Leadership Health Care News

March 15, 2017

LHC in DC: Delegates hear opposing views on AHCA, update from CMS

LHC in DC: Delegates hear opposing views on AHCA, update from CMS

Editor’s note: This is the second post from the Nashville Health Care Council’s 2017 Leadership Health Care Delegation to Washington. The first installment is here and look for more content in the coming days.

Amid snowy conditions in the nation’s capital on Tuesday, Leadership Health Care concluded its annual delegation to Washington, D.C., with informational sessions featuring administration officials and members of the Tennessee delegation to Congress.

U.S. Rep. Jim Cooper (D-Tennessee), a regular presence at the signature Leadership Health Care Event, discussed the Republicans’ American Health Care Act legislation and the Congressional Budget Office’s analysis of the bill, released the day prior, which estimated 24 million Americans will lose their health insurance coverage by 2026 under the plan compared to the projected number of insured Americans under the current Affordable Care Act.

“We’ll actually go back to a worse situation than before Obamacare,” said Cooper. “The good news is the deficit will decrease a little. Great. You’re cutting spending in health care by $1.2 trillion and using that money to fund tax cuts, often for the well-to-do.”

However, Cooper doesn’t think the bill in its current form will become a reality, noting that Senators Susan Collins (R-Maine) and Rand Paul (R-Kentucky) have already come out against the legislation, and there may be others.

“Nothing like this will be able to pass both the House and the Senate,” he said. “This is a hasty, cobbled-together, quick fix — primarily tax cuts for rich people, funded by cuts to your businesses and poor people.”

Later, former U.S. Senate Majority Leader Bill Frist echoed that the bill won’t pass but called it a “starting point to build on.”

Cooper urged business and industry groups to continue speaking out against the bill and saying it’s bad for business and for individuals to keep reaching out to their legislators.

From the other side of the aisle, U.S. Congressman Diane Black (R-Tennessee), a member of the House Ways and Means Committee and chair of the Budget Committee, spoke to delegates. Ways and Means was one of the two committees that reviewed and marked up the AHCA last week. She provided an overview of the process for moving the bill forward through the reconciliation process, a necessary move for Republicans because they lack the 60 votes required to cut off debate and bring the bill to a vote in the Senate.
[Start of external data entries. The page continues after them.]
### config.mk
export PLATFORM = sky130hd
export DESIGN_NAME = prg_bank_ctrl
export DESIGN_NICKNAME = d
export VERILOG_FILES = /design/src/rtl/prg_bank_pkg.sv /design/src/rtl/prg_reg_decode.sv /design/src/rtl/prg_bank_regs.sv /design/src/rtl/prg_addr_map.sv /design/src/rtl/prg_bank_ctrl.sv
export SDC_FILE = /design/constraint.sdc
export NUM_CORES = 1
export LEC_CHECK = 0
export CORE_MARGIN = 2
export CORE_UTILIZATION = 28
export DETAILED_ROUTE_END_ITERATION = 16
export PLACE_DENSITY = 0.87
export RECOVER_POWER = 100
export SYNTH_ARGS = -nofsm -noshare
export SYNTH_HDL_FRONTEND = slang
export SYNTH_HIERARCHICAL = 1
export SYNTH_SLANG_ARGS = --single-unit
### constraint.sdc
create_clock -name clk -period 0.8 [get_ports clk]
set_clock_uncertainty 0.15 [all_clocks]
set_input_delay 0.2 -clock clk [delete_from_list [all_inputs] [get_ports clk]]
set_output_delay 0.2 -clock clk [all_outputs]
set_load 0.05 [all_outputs]
### src/rtl/prg_bank_pkg.sv
package prg_bank_pkg;
  localparam int CPU_AW  = 16;
  localparam int DATA_W  = 8;
  localparam int LOW_W   = 4;
  localparam int HIGH_W  = 2;
  localparam int MODE_W  = 3;
  localparam int BANK_W  = LOW_W + HIGH_W;
  localparam int WIN_AW  = 15;
  localparam int ROM_AW  = WIN_AW + BANK_W;
  localparam int RAM_AW  = 13;

  typedef enum logic [1:0] {
    SEL_NONE = 2'd0,
    SEL_LOW  = 2'd1,
    SEL_HIGH = 2'd2,
    SEL_MODE = 2'd3
  } reg_sel_e;

  function automatic logic [DATA_W-1:0] swap_d01(input logic [DATA_W-1:0] d,
                                                 input logic en);
    logic [DATA_W-1:0] r;
    r = d;
    if (en) begin
      r[0] = d[1];
      r[1] = d[0];
    end
    return r;
  endfunction
endpackage

### src/rtl/prg_reg_decode.sv
module prg_reg_decode
  import prg_bank_pkg::*;
#(
  parameter logic [CPU_AW-1:0] LOW_ADDR  = 16'h5000,
  parameter logic [CPU_AW-1:0] LOW_MASK  = 16'hFF00,
  parameter logic [CPU_AW-1:0] HIGH_ADDR = 16'h5100,
  parameter logic [CPU_AW-1:0] HIGH_MASK = 16'hFB00,
  parameter logic [CPU_AW-1:0] MODE_ADDR = 16'h5300,
  parameter logic [CPU_AW-1:0] MODE_MASK = 16'hFF00
) (
  input  logic [CPU_AW-1:0] cpu_addr,
  input  logic              cpu_rw,
  input  logic              cpu_m2,
  output reg_sel_e          sel,
  output logic              wr_en
);
  logic hit_low, hit_high, hit_mode;

  always_comb begin
    hit_low  = (cpu_addr & LOW_MASK)  == LOW_ADDR;
    hit_high = (cpu_addr & HIGH_MASK) == HIGH_ADDR;
    hit_mode = (cpu_addr & MODE_MASK) == MODE_ADDR;
    if (hit_low)       sel = SEL_LOW;
    else if (hit_high) sel = SEL_HIGH;
    else if (hit_mode) sel = SEL_MODE;
    else               sel = SEL_NONE;
    wr_en = cpu_m2 && !cpu_rw && (sel != SEL_NONE);
  end
endmodule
Black defended the bill as a way to help Americans get the kind of insurance they want — arguing, in particular, that young people were the largest group who paid the penalty for not having insurance under the current law’s individual mandate and that demographic should have an option for more affordable plans designed for the way they use health care.
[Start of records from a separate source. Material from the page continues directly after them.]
--- src/rtl/sbm_pkg.sv ---
package sbm_pkg;

    typedef enum logic [3:0] {
        CMD_INHIBIT = 4'd0,
        CMD_NOP     = 4'd1,
        CMD_MODE    = 4'd2,
        CMD_REFRESH = 4'd3,
        CMD_PRECHG  = 4'd4,
        CMD_ACTIVE  = 4'd5,
        CMD_WRITE   = 4'd6,
        CMD_READ    = 4'd7,
        CMD_BSTOP   = 4'd8
    } sbm_cmd_e;

    typedef enum logic [2:0] {
        VIO_NONE        = 3'd0,
        VIO_ACCESS_IDLE = 3'd1,
        VIO_ACT_OPEN    = 3'd2,
        VIO_MODE_OPEN   = 3'd3,
        VIO_REF_OPEN    = 3'd4,
        VIO_REF_WINDOW  = 3'd5
    } sbm_vio_e;

endpackage

--- src/rtl/sbm_cmd_decode.sv ---
module sbm_cmd_decode
    import sbm_pkg::*;
(
    input  logic     cs_n,
    input  logic     ras_n,
    input  logic     cas_n,
    input  logic     we_n,
    output sbm_cmd_e cmd
);
    always_comb begin
        if (cs_n) begin
            cmd = CMD_INHIBIT;
        end else begin
            unique case ({ras_n, cas_n, we_n})
                3'b000:  cmd = CMD_MODE;
                3'b001:  cmd = CMD_REFRESH;
                3'b010:  cmd = CMD_PRECHG;
                3'b011:  cmd = CMD_ACTIVE;
                3'b100:  cmd = CMD_WRITE;
                3'b101:  cmd = CMD_READ;
                3'b110:  cmd = CMD_BSTOP;
                default: cmd = CMD_NOP;
            endcase
        end
    end
endmodule

--- src/rtl/sbm_refresh_timer.sv ---
module sbm_refresh_timer #(
    parameter int TRC_CYC = 7
) (
    input  logic clk,
    input  logic rst_n,
    input  logic start,
    output logic busy
);
    localparam int CW = $clog2(TRC_CYC + 1);
    localparam logic [CW-1:0] LOAD = CW'(TRC_CYC - 1);
    localparam logic [CW-1:0] ONE  = CW'(1);

    typedef struct packed {
        logic [CW-1:0] left;
    } tmr_t;

    tmr_t st_d, st_q;

    always_comb begin
        st_d = st_q;
        if (start) begin
            st_d.left = LOAD;
        end else if (st_q.left != '0) begin
            st_d.left = st_q.left - ONE;
        end
    end

    always_ff @(posedge clk) begin
        if (!rst_n) begin
            st_q <= '0;
        end else begin
            st_q <= st_d;
        end
    end

    assign busy = (st_q.left != '0);

    AST_WINDOW_STARTS: assert property (@(posedge clk) disable iff (!rst_n)
        (start && TRC_CYC > 1) |=> busy);
endmodule

--- src/rtl/sbm_bank_tracker.sv ---
module sbm_bank_tracker #(
    parameter int ROW_W = 13,
    parameter int BL_W  = 4
) (
    input  logic             clk,
    input  logic             rst_n,
    input  logic             do_act,
    input  logic             do_pre,
    input  logic             do_rw,
    input  logic             auto_pre,
    input  logic [ROW_W-1:0] row_in,
    input  logic [BL_W-1:0]  burst_len,
    output logic             open_o,
    output logic [ROW_W-1:0] row_o
);
    localparam logic [BL_W-1:0] ONE = BL_W'(1);

    typedef struct packed {
        logic             open;
        logic [ROW_W-1:0] row;
        logic             pend;
        logic [BL_W-1:0]  cnt;
    } bank_t;

    bank_t st_d, st_q;

    always_comb begin
        st_d = st_q;
        if (do_pre) begin
            st_d.open = 1'b0;
            st_d.pend = 1'b0;
        end else if (do_act) begin
            st_d.open = 1'b1;
            st_d.row  = row_in;
            st_d.pend = 1'b0;
            st_d.cnt  = '0;
        end else if (do_rw) begin
            st_d.pend = auto_pre;
            st_d.cnt  = (burst_len == '0) ? '0 : (burst_len - ONE);
        end else if (st_q.pend) begin
            if (st_q.cnt == '0) begin
                st_d.open = 1'b0;
                st_d.pend = 1'b0;
            end else begin
                st_d.cnt = st_q.cnt - ONE;
            end
        end
    end

    always_ff @(posedge clk) begin
        if (!rst_n) begin
            st_q <= '0;
        end else begin
            st_q <= st_d;
        end
    end

    assign open_o = st_q.open;
    assign row_o  = st_q.row;

    AST_ACT_OPENS_ROW: assert property (@(posedge clk) disable iff (!rst_n)
        (do_act && !do_pre) |=> (open_o && row_o == $past(row_in)));
    AST_PRE_CLOSES: assert property (@(posedge clk) disable iff (!rst_n)
        do_pre |=> !open_o);
    AST_AP_HOLDS_OPEN: assert property (@(posedge clk) disable iff (!rst_n)
        (st_q.pend && st_q.cnt != '0 && !do_pre && !do_act && !do_rw) |=> open_o);
endmodule

--- src/rtl/sdram_bank_monitor.sv ---
module sdram_bank_monitor
    import sbm_pkg::*;
#(
    parameter  int NUM_BANKS = 4,
    parameter  int ROW_W     = 13,
    parameter  int BL_W      = 4,
    parameter  int TRC_CYC   = 7,
    localparam int BA_W      = $clog2(NUM_BANKS)
) (
    input  logic                       clk,
    input  logic                       rst_n,
    input  logic                       cs_n,
    input  logic                       ras_n,
    input  logic                       cas_n,
    input  logic                       we_n,
    input  logic [BA_W-1:0]            ba,
    input  logic                       a10,
    input  logic [ROW_W-1:0]           row_addr,
    input  logic [BL_W-1:0]            burst_len,
    output logic [NUM_BANKS-1:0]       bank_open,
    output logic [NUM_BANKS*ROW_W-1:0] open_row,
    output logic                       err_valid,
    output logic [2:0]                 err_code
);
    typedef struct packed {
        logic     valid;
        sbm_vio_e code;
    } err_t;

    sbm_cmd_e cmd;
    sbm_vio_e vio;
    logic     ref_busy;
    logic     cmd_ok;
    logic     sel_open;
    logic     any_open;
    logic     is_rw;
    err_t     err_d, err_q;

    sbm_cmd_decode u_dec (
        .cs_n  (cs_n),
        .ras_n (ras_n),
        .cas_n (cas_n),
        .we_n  (we_n),
        .cmd   (cmd)
    );

    assign sel_open = bank_open[ba];
    assign any_open = |bank_open;
    assign is_rw    = (cmd == CMD_READ) || (cmd == CMD_WRITE);

    always_comb begin
        vio = VIO_NONE;
        if (cmd != CMD_INHIBIT && cmd != CMD_NOP && ref_busy) begin
            vio = VIO_REF_WINDOW;
        end else if (cmd == CMD_MODE && any_open) begin
            vio = VIO_MODE_OPEN;
        end else if (cmd == CMD_REFRESH && any_open) begin
            vio = VIO_REF_OPEN;
        end else if (cmd == CMD_ACTIVE && sel_open) begin
            vio = VIO_ACT_OPEN;
        end else if (is_rw && !sel_open) begin
            vio = VIO_ACCESS_IDLE;
        end
    end

    assign cmd_ok = (vio == VIO_NONE);

    sbm_refresh_timer #(.TRC_CYC(TRC_CYC)) u_trc (
        .clk   (clk),
        .rst_n (rst_n),
        .start (cmd == CMD_REFRESH && cmd_ok),
        .busy  (ref_busy)
    );

    for (genvar b = 0; b < NUM_BANKS; b++) begin : g_bank
        logic hit;
        assign hit = (ba == BA_W'(b));

        sbm_bank_tracker #(.ROW_W(ROW_W), .BL_W(BL_W)) u_bank (
            .clk       (clk),
            .rst_n     (rst_n),
            .do_act    (cmd == CMD_ACTIVE && cmd_ok && hit),
            .do_pre    (cmd == CMD_PRECHG && cmd_ok && (a10 || hit)),
            .do_rw     (is_rw && cmd_ok && hit),
            .auto_pre  (a10),
            .row_in    (row_addr),
            .burst_len (burst_len),
            .open_o    (bank_open[b]),
            .row_o     (open_row[b*ROW_W +: ROW_W])
        );
    end

    always_comb begin
        err_d.valid = !cmd_ok;
        err_d.code  = vio;
    end

    always_ff @(posedge clk) begin
        if (!rst_n) begin
            err_q <= '0;
        end else begin
            err_q <= err_d;
        end
    end

    assign err_valid = err_q.valid;
    assign err_code  = err_q.code;

    AST_IDLE_ACCESS_FLAGGED: assert property (@(posedge clk) disable iff (!rst_n)
        (is_rw && !bank_open[ba] && !ref_busy) |=> (err_valid && err_code == 3'd1));
    AST_MODE_OPEN_FLAGGED: assert property (@(posedge clk) disable iff (!rst_n)
        (cmd == CMD_MODE && (|bank_open) && !ref_busy) |=> (err_valid && err_code == 3'd3));
    AST_PREALL_CLOSES: assert property (@(posedge clk) disable iff (!rst_n)
        (cmd == CMD_PRECHG && a10 && !ref_busy) |=> (bank_open == '0));
    AST_WINDOW_FLAGGED: assert property (@(posedge clk) disable iff (!rst_n)
        (ref_busy && cmd != CMD_NOP && cmd != CMD_INHIBIT) |=> (err_code == 3'd5));
endmodule

--- config.mk ---
export PLATFORM = sky130hd
export DESIGN_NAME = sdram_bank_monitor
export DESIGN_NICKNAME = d
export VERILOG_FILES = /design/src/rtl/sbm_pkg.sv /design/src/rtl/sbm_cmd_decode.sv /design/src/rtl/sbm_refresh_timer.sv /design/src/rtl/sbm_bank_tracker.sv /design/src/rtl/sdram_bank_monitor.sv
export SDC_FILE = /design/constraint.sdc
export NUM_CORES = 1
export LEC_CHECK = 0
export BUFFER_PORTS_ARGS = -buffer_cell sky130_fd_sc_hd__clkbuf_2
export CAP_MARGIN = 40
export CORE_UTILIZATION = 49
export CTS_BUF_LIST = sky130_fd_sc_hd__clkbuf_4 sky130_fd_sc_hd__clkbuf_8
export CTS_CLUSTER_SIZE = 25
export DETAILED_ROUTE_END_ITERATION = 12
export PLACE_DENSITY = 0.77
export SYNTH_ARGS = -nofsm -noshare
export SYNTH_HDL_FRONTEND = slang
export SYNTH_HIERARCHICAL = 1
export SYNTH_SLANG_ARGS = --single-unit
--- constraint.sdc ---
create_clock -name clk -period 3.1 [get_ports clk]
set_clock_uncertainty 0.15 [all_clocks]
set_input_delay 0 -clock clk [delete_from_list [all_inputs] [get_ports clk]]
set_output_delay 0 -clock clk [all_outputs]
set_load 0.05 [all_outputs]
==> key figures <==
Status
  – Run status: complete, but fails checks
  – Violated checks: negative hold slack

STA
  – Final hold viol count: 1
  – Transition time of the tightest slew-check pin: 0.6042 ns
  – Achievable clock frequency: 346.1 MHz
  – Setup repair after global routing missed its margin: false
  – Setup-failing EPs final: 0
  – Final worst slack: 0.2102 ns
  – Post-route setup TNS: 0 ns
  – Fin. max-slew vios: 0
  – Minimum period implied by the final worst setup slack: 2.890 ns
  – Headroom to the max-slew limit: 0.5915
  – WHS: -0.003393 ns
  – Final critical-path share of the clock period: 0.9322

Synth
  – Post-synthesis cell count: 566
  – Most used DFF post-synth: sky130_fd_sc_hd__dfxtp_1
  – Synthesized Nets: 610
  – Area share of the largest cell type after synthesis: 0.3460
  – Number of different library cells in the post-synthesis netlist: 44
  – Mapped Area: 4802 µm²
  – Share of synthesized flip-flops with an asynchronous set or reset: 0
  – Synth Register Bits: 83
  – Number of flops mapped to enable cells by yosys: 0
  – Largest cells by area after synthesis: sky130_fd_sc_hd__dfxtp_1 (35%), sky130_fd_sc_hd__buf_4 (9.4%), sky130_fd_sc_hd__nand2_1 (9.1%)
  – Mean instance size in the synthesized netlist: 8.484 µm²
  – Total of warnings raised by yosys: 6
  – Largest area contributor in the synthesized netlist: sky130_fd_sc_hd__dfxtp_1
  – Register area share after synthesis: 0.3460

Drt
  – Vias per Instance: 5.275
  – Wire length per cell after detailed routing: 14.57 µm
  – First-pass iteration count of the detailed router: 5
  – DRC violations left: 0
  – Routed wire length: 11010 µm
  – Number of DRC violations after detailed-routing iteration 0: 168
  – Total number of vias: 3988
  – Count of antenna-violating nets left after detailed routing: 0

Power
  – Leakage Power: 2.073 nW
  – Net switching power of the design: 0.6030 mW
  – Overall power: 2.285 mW
  – Switch share: 0.2639
  – Power density over the cells: 424.2 nW/µm²
  – Portion of total power attributed to sequential cells: 0.479
  – Cell-internal power: 1.682 mW
  – Relative contribution of combinational cells to total power: 0.125
  – Maximum vdd drop: 0.2766 mV
  – Clk network pwr share: 0.395

GRT
  – Antenna violations before repair: 0
  – Remaining global-route overflow: 0
  – Via count of the first global-routing pass: 3729
  – Global-route wire length before repair: 17520 µm
  – GR Util All Layers: 0.2200
  – Maximum number of pins on one net before global-route repair: 75

Placement
  – Estimated wirelength of the detail-placed design: 7780 µm
  – Number of input and output port buffers inserted: 85
  – Gp weighted congestion: 0.8741
  – Worst Setup Slack post-DPL: 0.07208 ns

Setup path
  – Reg2reg path depth: 12
  – Worst reg-to-reg setup slack: 0.21 ns
  – R2r endpoint: g_bank[0].u_bank/st_q[0]
  – Critical path required time: 3.24 ns
  – Worst reg2reg path startpoint: u_trc/st_q[0]
  – Crit start category: flop
  – Cell chain of the critical path: or2_2 > inv_1 > ha_2 > inv_1 > nor2b_1 > or4b_4 > nor3_1 > buf_4 > nor2_1 > o22ai_4 > o21ai_0 > a21oi_1
  – Critical-path cell with the highest stage delay: sky130_fd_sc_hd__or4b_4
  – Delay of the slowest cell on the worst path: 0.52 ns
  – Setup CP Type: reg -> reg
  – Arrival time at the worst endpoint: 3.03 ns
  – Largest fanout on the critical path: 8
  – Most frequent cell on the critical path: sky130_fd_sc_hd__inv_1
  – Critical path capture point type: flop

Clock tree
  – Clock-pin slew on the worst setup and hold paths: 0.09 ns
  – Clock tree from TritonCTS: built
  – TritonCTS sink count: 83
  – Clock Latency Late Sink: 0.36 ns
  – H-Tree Level Count: 3
  – Number of buffers created by CTS: 9
  – Clock Root Buffer: sky130_fd_sc_hd__clkbuf_8
  – Buffer levels on the longest clock path: 2

Cells and area
  – Share of post-route cells with drive strength above 1: 0.2440
  – # diodes: 0
  – Total number of nets in the final design: 666
  – Core occupancy in the finished layout: 0.5749
  – Synthesis-to-layout area growth: 12.19%

Floorplanning
  – Die Footprint: 10200 µm²
  – Initial cell density of the core: 0.5124
  – Die width: 101.0 µm
  – Top Ports: 86
  – Height of the chip: 101.0 µm
  – Core Footprint: 9371 µm²
  – Std cell rows: 35

Min path
  – Endpoint, Worst Hold: g_bank[0].u_bank/st_q[4]
  – Startpoint of the lowest-slack hold path: ba[0]
  – Cell depth of the worst hold path: 4
  – Path category of the worst min-delay check: in -> reg

Flow run
  – Number of maximum-capacitance violations: 0
what timing repair did:
action	in CTS	in global routing
endpoints found under the setup margin	0	68
hold buffers	15	0
setup buffers	0	4
gates resized for setup	0	6
endpoints found under the hold margin	67	0
Yosys cell counts (2+ instances only):
| cell type | n |
|---|---|
| sky130_fd_sc_hd__nand2b_1 | 22 |
| sky130_fd_sc_hd__a2111oi_0 | 3 |
| sky130_fd_sc_hd__o22ai_4 | 4 |
| sky130_fd_sc_hd__o31a_1 | 7 |
| sky130_fd_sc_hd__dfxtp_1 | 83 |
| sky130_fd_sc_hd__nand2b_4 | 4 |
| sky130_fd_sc_hd__a21o_1 | 4 |
| sky130_fd_sc_hd__nand2_1 | 117 |
| sky130_fd_sc_hd__xnor2_1 | 5 |
| sky130_fd_sc_hd__nor3_1 | 15 |
| sky130_fd_sc_hd__nand3b_1 | 5 |
| sky130_fd_sc_hd__a21boi_0 | 52 |
| sky130_fd_sc_hd__buf_6 | 4 |
| sky130_fd_sc_hd__a21oi_1 | 20 |
| sky130_fd_sc_hd__nor2_1 | 27 |
| sky130_fd_sc_hd__inv_1 | 21 |
| sky130_fd_sc_hd__a2bb2oi_1 | 4 |
| sky130_fd_sc_hd__nor2b_2 | 4 |
| sky130_fd_sc_hd__buf_4 | 60 |
| sky130_fd_sc_hd__o21ai_0 | 13 |
| sky130_fd_sc_hd__clkbuf_1 | 8 |
| sky130_fd_sc_hd__nor4b_1 | 6 |
| sky130_fd_sc_hd__o32a_1 | 8 |
| sky130_fd_sc_hd__or3b_2 | 2 |
| sky130_fd_sc_hd__nor4_1 | 3 |
| sky130_fd_sc_hd__ha_1 | 18 |
| sky130_fd_sc_hd__and2b_2 | 4 |
| sky130_fd_sc_hd__o21a_1 | 4 |
| sky130_fd_sc_hd__nor3b_4 | 4 |
| sky130_fd_sc_hd__nor2b_1 | 10 |
| sky130_fd_sc_hd__mux2_2 | 4 |
| sky130_fd_sc_hd__o22ai_1 | 8 |
| sky130_fd_sc_hd__o31ai_1 | 2 |
critical path: cells and delay by family, from the launching register on:
kind / cells / cell delay (ns)
compound gates: 3 / 0.55
fa+ha+maj: 1 / 0.23
buf+inv: 3 / 0.33
flops: 1 / 0.35
simple gates: 5 / 1.23
how the worst max path moves through the flow:
stage	startpoint	end	slack, ns	cells after the start
4_1_cts	u_trc/st_q[0]	g_bank[1].u_bank/row_o[4]	0.05	12
3_5_place_dp	u_trc/st_q[0]	g_bank[1].u_bank/row_o[4]	0.07	12
5_1_grt	u_trc/st_q[0]	g_bank[2].u_bank/st_q[3]	0.03	11
2_1_floorplan	u_trc/st_q[0]	g_bank[1].u_bank/st_q[0]	0.002	11
6_report	u_trc/st_q[0]	g_bank[0].u_bank/st_q[0]	0.21	12
3_3_place_gp	u_trc/st_q[0]	g_bank[0].u_bank/row_o[10]	0.20	11
registers in the layout, indices dropped and copies added (netlist names):
signal                count
g_bank.u_bank/row_o      52
u_trc/st_q                3
g_bank.u_bank/st_q       20
err_valid                 1
err_code                  3
g_bank.u_bank/open_o      4
stage by stage:
step / area (µm²) / std cells
2_1_floorplan: 4802 / 566
3_3_place_gp: 4961 / 721
3_5_place_dp: 4961 / 721
4_1_cts: 5344 / 752
5_1_grt: 5388 / 756
6_report: 5388 / 756
placed cells by master, fill, tap and decap left out, drive strengths merged, types with 7 or more instances in the layout:
cell type and count:
a21oi 20, nand2b 26, o22ai 12, nor2b 14, buf 17, o31a 7, inv 23, nor2 27
clkbuf 95, nand2 117, ha 18, dfxtp 83, dlygate4sd3 15, a21boi 52, nor3 15, o21ai 13
o32a 8
power by group through the flow:
stage	Sequential (mW)	Clock, mW	Combinational, mW
final	1.10	0.903	0.287
after CTS	1.10	0.925	0.282
after floorplan	1.13	0	0.170
after global placement	1.12	0	0.259
after detailed placement	1.12	0	0.266
after global routing	1.10	0.968	0.312
final cells by class:
cell class                 instances  area, µm²
timing repair buffer             117      703.2
sequential                        83       1662
inverter                          21      78.83
fill                             868       3984
multi-input combinational        390       2550
tap                              129      161.4
clock inverter                     6      95.09
clock buffer                      10      137.6
logic make-up after synthesis:
logic type | count (synthesis) | synth area share
mux | 6 | 0.01719
simple gates | 231 | 0.2525
xor+xnor | 6 | 0.01094
compound gates | 129 | 0.2006
flops | 83 | 0.3460
fa+ha+maj | 18 | 0.04690
buf+inv | 93 | 0.1258
per-layer routing:
layer  GRT usage  vias to the layer above  wire length (µm)
li1            -                     1987                 -
met1      0.2680                     1861              4890
met2      0.3862                      126              5346
met3     0.04438                       14               600
met4     0.07358                        0               174
met5           0                        -                 0
(Power assumes the default switching activity.)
Asked about the work ahead for convincing the Republican caucus to vote for the bill, given some vocal opposition to date, she said it will be a process.

“Whatever you see today, don’t memorize it. It will change,” she said.

She does not anticipate Republicans getting every caucus member, but that the House will get it “across the line” and into the Senate.


CMS leader talks bundled programs, MACRA reporting burden

Delegates also heard from Patrick Conway, the deputy administrator for innovation and quality and the chief medical officer with the Centers for Medicare and Medicaid Services. Conway provided an overview of the size, scope and duties of the CMS — which accounts for $1 trillion in spending each year and covers approximately 130 million Americans — and a look at the work of the innovation center in developing and testing alternative payment and delivery models.

Conway specifically updated delegates on bundled payments and the Quality Payment Program created under the Medicare Access and CHIP Reauthorization Act. On the former, Conway said there are nearly 1,200 hospitals, physician groups and post-acute facilities voluntarily participating in bundled payments for one or more episodes of care. CMS has approximately $2.5 billion and growing, per quarter, of voluntary two-sided risk payments by providers in every state of the country.

Conway said they’re seeing bundled programs “improve quality and lower cost substantially” and he expects the voluntary programs will be maintained under the new administration, though it’s possible there will be tweaks to some of the mandatory bundle programs to, for example, allow opt-outs.

Together with MACRA — the quality value measurement program for physicians — Conway said the goal of alternative payment programs is to continue providing incentives for improving quality and cost to shift payments to value and outcomes and away from fee-for-service. Given the bipartisan support for MACRA, Conway said it’s unlikely the program will go away under the Trump administration. He and Frist, however, did discuss the likelihood of CMS working with providers in honing in on the quality measures that are most meaningful to reduce providers’ reporting burden.

“Don Berwick, my first boss at CMS, said he thought we had more positive health system transformation in the last three to five years than ever in U.S. history, and I think he was right,” Conway said. “He also said we’ve got a lot more to do.”